[Stored data]
+---+

<file path="config.mk">
export PLATFORM = sky130hd
export DESIGN_NAME = display_scan_ctrl
export DESIGN_NICKNAME = d
export VERILOG_FILES = /design/src/rtl/display_scan_ctrl.sv
export SDC_FILE = /design/constraint.sdc
export NUM_CORES = 1
export LEC_CHECK = 0
export BUFFER_PORTS_ARGS = -buffer_cell sky130_fd_sc_hd__buf_2
export CAP_MARGIN = 40
export CORE_MARGIN = 4
export CORE_UTILIZATION = 40
export DETAILED_ROUTE_END_ITERATION = 10
export GPL_TIMING_DRIVEN = 0
export PLACE_DENSITY_LB_ADDON = 0.2
export SYNTH_ARGS = -nofsm -noshare
export SYNTH_HDL_FRONTEND = slang
export SYNTH_SLANG_ARGS = --single-unit
</file>
<file path="constraint.sdc">
create_clock -name i_clk -period 2.7 [get_ports i_clk]
set_clock_uncertainty 0.15 [all_clocks]
set_input_delay 0.135 -clock i_clk [delete_from_list [all_inputs] [get_ports i_clk]]
set_output_delay 0.135 -clock i_clk [all_outputs]
set_load 0.05 [all_outputs]
</file>
<file path="src/rtl/display_scan_ctrl.sv">
// Time-multiplexed scan controller for a common-anode 7-segment bank.
// Latches a frame shadow, walks slots with dead time, applies blink and leading-zero blanking.
module display_scan_ctrl #(
  parameter int DIGITS       = 4,
  parameter int REFRESH_DIV  = 50000,
  parameter int BLANK_CYCLES = 500,
  parameter int BLINK_DIV    = 25000000,
  localparam int SLOT_W      = (DIGITS > 1) ? $clog2(DIGITS) : 1,
  localparam int CYC_W       = (REFRESH_DIV > 1) ? $clog2(REFRESH_DIV) : 1,
  localparam int BLK_W       = (BLINK_DIV > 1) ? $clog2(BLINK_DIV) : 1
) (
  input  logic                  i_clk,
  input  logic                  i_rst,
  input  logic                  i_en,
  input  logic [4*DIGITS-1:0]   i_digits,
  input  logic [DIGITS-1:0]     i_dp,
  input  logic [DIGITS-1:0]     i_blink_mask,
  input  logic                  i_lz_blank,
  output logic [3:0]            o_digit,
  output logic [DIGITS-1:0]     o_anode,
  output logic                  o_dp,
  output logic [SLOT_W-1:0]     o_slot,
  output logic                  o_frame_start
);

  typedef enum logic [1:0] {S_IDLE, S_BLANK, S_DRIVE} state_e;

  state_e                   state_q, state_d;
  logic [SLOT_W-1:0]        slot_q, slot_d;
  logic [CYC_W-1:0]         cyc_q, cyc_d;
  logic [BLK_W-1:0]         blink_cnt_q, blink_cnt_d;
  logic                     blink_phase_q, blink_phase_d;
  logic [DIGITS-1:0][3:0]   sh_dig_q, sh_dig_d;
  logic [DIGITS-1:0]        sh_dp_q, sh_dp_d;
  logic [DIGITS-1:0]        sh_mask_q, sh_mask_d;
  logic                     sh_lz_q, sh_lz_d;
  logic                     frame_start_q, frame_start_d;
  logic                     load;

  always_comb begin
    state_d       = state_q;
    slot_d        = slot_q;
    cyc_d         = cyc_q;
    blink_cnt_d   = blink_cnt_q + 1'b1;
    blink_phase_d = blink_phase_q;
    sh_dig_d      = sh_dig_q;
    sh_dp_d       = sh_dp_q;
    sh_mask_d     = sh_mask_q;
    sh_lz_d       = sh_lz_q;
    load          = 1'b0;

    if (blink_cnt_q == BLK_W'(BLINK_DIV - 1)) begin
      blink_cnt_d   = '0;
      blink_phase_d = ~blink_phase_q;
    end

    case (state_q)
      S_IDLE: begin
        slot_d = '0;
        cyc_d  = '0;
        if (i_en) begin
          state_d = S_BLANK;
          load    = 1'b1;
        end
      end
      S_BLANK: begin
        cyc_d = cyc_q + 1'b1;
        if (!i_en) begin
          state_d = S_IDLE;
          slot_d  = '0;
          cyc_d   = '0;
        end else if (cyc_q == CYC_W'(BLANK_CYCLES - 1)) begin
          state_d = S_DRIVE;
        end
      end
      S_DRIVE: begin
        cyc_d = cyc_q + 1'b1;
        if (!i_en) begin
          state_d = S_IDLE;
          slot_d  = '0;
          cyc_d   = '0;
        end else if (cyc_q == CYC_W'(REFRESH_DIV - 1)) begin
          state_d = S_BLANK;
          cyc_d   = '0;
          if (slot_q == SLOT_W'(DIGITS - 1)) begin
            slot_d = '0;
            load   = 1'b1;
          end else begin
            slot_d = slot_q + 1'b1;
          end
        end
      end
      default: begin
        state_d = S_IDLE;
        slot_d  = '0;
        cyc_d   = '0;
      end
    endcase

    frame_start_d = load;
    if (load) begin
      sh_dig_d  = i_digits;
      sh_dp_d   = i_dp;
      sh_mask_d = i_blink_mask;
      sh_lz_d   = i_lz_blank;
    end
  end

  always_ff @(posedge i_clk) begin
    if (i_rst) begin
      state_q       <= S_IDLE;
      slot_q        <= '0;
      cyc_q         <= '0;
      blink_cnt_q   <= '0;
      blink_phase_q <= 1'b0;
      sh_dig_q      <= '1;
      sh_dp_q       <= '0;
      sh_mask_q     <= '0;
      sh_lz_q       <= 1'b0;
      frame_start_q <= 1'b0;
    end else begin
      state_q       <= state_d;
      slot_q        <= slot_d;
      cyc_q         <= cyc_d;
      blink_cnt_q   <= blink_cnt_d;
      blink_phase_q <= blink_phase_d;
      sh_dig_q      <= sh_dig_d;
      sh_dp_q       <= sh_dp_d;
      sh_mask_q     <= sh_mask_d;
      sh_lz_q       <= sh_lz_d;
      frame_start_q <= frame_start_d;
    end
  end

  // zero_from[k]: every shadow nibble from k up to the leftmost digit is zero
  logic [DIGITS-1:0] zero_from;
  always_comb begin
    logic run;
    run       = 1'b1;
    zero_from = '0;
    for (int k = DIGITS - 1; k >= 0; k--) begin
      run          = run & (sh_dig_q[k] == 4'd0);
      zero_from[k] = run;
    end
  end

  logic hide_blink, hide_lz;
  assign hide_blink = blink_phase_q & sh_mask_q[slot_q];
  assign hide_lz    = sh_lz_q & (slot_q != '0) & zero_from[slot_q];

  always_comb begin
    o_anode = '1;
    o_digit = 4'hF;
    o_dp    = 1'b1;
    if (state_q == S_DRIVE) begin
      o_anode = ~(DIGITS'(1) << slot_q);
      if (hide_blink) begin
        o_digit = 4'hF;
        o_dp    = 1'b1;
      end else if (hide_lz) begin
        o_digit = 4'hF;
        o_dp    = ~sh_dp_q[slot_q];
      end else begin
        o_digit = sh_dig_q[slot_q];
        o_dp    = ~sh_dp_q[slot_q];
      end
    end
  end

  assign o_slot        = slot_q;
  assign o_frame_start = frame_start_q;

endmodule

</file>
* Word level (Yosys, flattened, before mapping) *
Index checks and enable logic that the tools add are counted.

word-level totals
  flip-flop bits (word level) = 72
  input bits = 28
  memories = 0
  memory bits (read-only) = 0
  bits in latches = 0
  logic and storage cells = 80
  bits in writable memories = 0

cells by class
  div/mod/pow operators = 0
  reduce and logical (&&, ||, !) cells = 9
  mux-type cells = 34
  bitwise gates (word level) = 9
  equal/unequal tests = 10
  add/subtract/negate cells = 3
  shift operators = 1
  multipliers = 0
  order comparisons = 1

operators with widths
  operator                                            count
  two-way mux 16 bit                                  3
  case mux 16 bit (2 select lines)                    1
  adder 25 x 1 -> 25 bit, second input constant       1
  == test 25 bit, second input constant               1
  two-way mux 4 bit                                   5
  two-way mux 2 bit                                   9
  adder 16 x 1 -> 16 bit, second input constant       1
  == test 16 bit, second input constant               1
  == test 16 x 9 -> 1 bit, second input constant      1
  logical NOT 4 bit                                   4
  two-way mux 1 bit                                   9
  binary-select mux 4 bit (select 2 bit)              1
  AND 1 bit                                           6
  binary-select mux 1 bit (select 2 bit)              3
  inequality test 3 bit, second input constant        2
  case mux 2 bit (3 select lines)                     1
  == test 2 bit, second input constant                2
  inequality test 2 bit, second input constant        2
  NOT 4 bit                                           1
  case mux 2 bit (2 select lines)                     1
  left shift 1 x 2 -> 4 bit, first input constant     1
  < comparator 2 x 3 -> 1 bit, second input constant  1
  AND reduction 3 bit                                 1
  adder 2 x 1 -> 2 bit, second input constant         1
  7 further kinds                                     8

* Depth between registers and ports, before layout *
Gate-level depths: netlist of the first run.

  depth in word-level cells = 10
  depth in mapped cells = 8
  gate-level depth less buffers = 7

* Worst setup path after synthesis of the first run *
OpenSTA, ideal clock, no wires.

  path type = reg2out
  from = reg slot_q[0] (netlist: o_slot[0])
  to = out o_digit[0]
  buffers on the path = 1
  arrival = 2.560 ns
  cell stages (with the launch flop) = 7
  slack = -0.145 ns
  cell sequence = dfxtp_1 clkbuf_1 inv_1 ha_1 or4_1 a21oi_1 or3_1

between the ends
  longest elaborated chain between the ends = 6
  elaborated cells between the ends (all ways) = 13
  those cells by class = mux (9); bitwise (3); reduce/logical (1)

RTL lines
  item                                                                          line  RTL
  start: declaration                                                            29    logic [SLOT_W-1:0] slot_q, slot_d;
  start signal: assignment                                                      123   slot_q <= slot_d;
  binary-select mux 1 bit (select 2 bit) or nonzero test 2 bit (tied branches)  149   assign hide_lz = sh_lz_q & (slot_q != '0) & zero_from[slot_q];
  two-way mux 1 bit (not written as such) or AND 1 bit (tied branches)          149
  AND 1 bit                                                                     149
  two-way mux 4 bit                                                             160   end else if (hide_lz) begin
  two-way mux 4 bit (*)                                                         157   if (hide_blink) begin
  two-way mux 4 bit (*)                                                         155   if (state_q == S_DRIVE) begin
  end: declaration                                                              19    output logic [3:0] o_digit,

Mark *: on every way between the ends. The rest lies on a longest branch, timed or not. The select of a mux whose other input is x is not followed.

* Worst setup path in the final report of the first run *
  from = reg sh_dig_q[12] in the netlist's numbering
  to = out o_digit[0]

between the ends
  longest elaborated chain between the ends = 10
  elaborated cells between the ends (all ways) = 12
  those cells by class = mux (7); bitwise (4); reduce/logical (1)

RTL lines
  item                                     line  RTL
  start: declaration                       33    logic [DIGITS-1:0][3:0] sh_dig_q, sh_dig_d;
  start signal: assignment                 127   sh_dig_q <= sh_dig_d;
  logical NOT 4 bit                        142   run = run & (sh_dig_q[k] == 4'd0);
  AND 1 bit (3 in a row)                   142
  binary-select mux 1 bit (select 2 bit)   149
  two-way mux 1 bit (not written as such)  149
  AND 1 bit                                149
  two-way mux 4 bit (*)                    160
  two-way mux 4 bit (*)                    157
  two-way mux 4 bit (*)                    155

Marked as above.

+---+

Starting with the first line above and ending with the line that holds "export SYNTH_ARGS = -nofsm -noshare", restate each line word for word and add nothing else.

<file path="config.mk">
export PLATFORM = sky130hd
export DESIGN_NAME = display_scan_ctrl
export DESIGN_NICKNAME = d
export VERILOG_FILES = /design/src/rtl/display_scan_ctrl.sv
export SDC_FILE = /design/constraint.sdc
export NUM_CORES = 1
export LEC_CHECK = 0
export BUFFER_PORTS_ARGS = -buffer_cell sky130_fd_sc_hd__buf_2
export CAP_MARGIN = 40
export CORE_MARGIN = 4
export CORE_UTILIZATION = 40
export DETAILED_ROUTE_END_ITERATION = 10
export GPL_TIMING_DRIVEN = 0
export PLACE_DENSITY_LB_ADDON = 0.2
export SYNTH_ARGS = -nofsm -noshare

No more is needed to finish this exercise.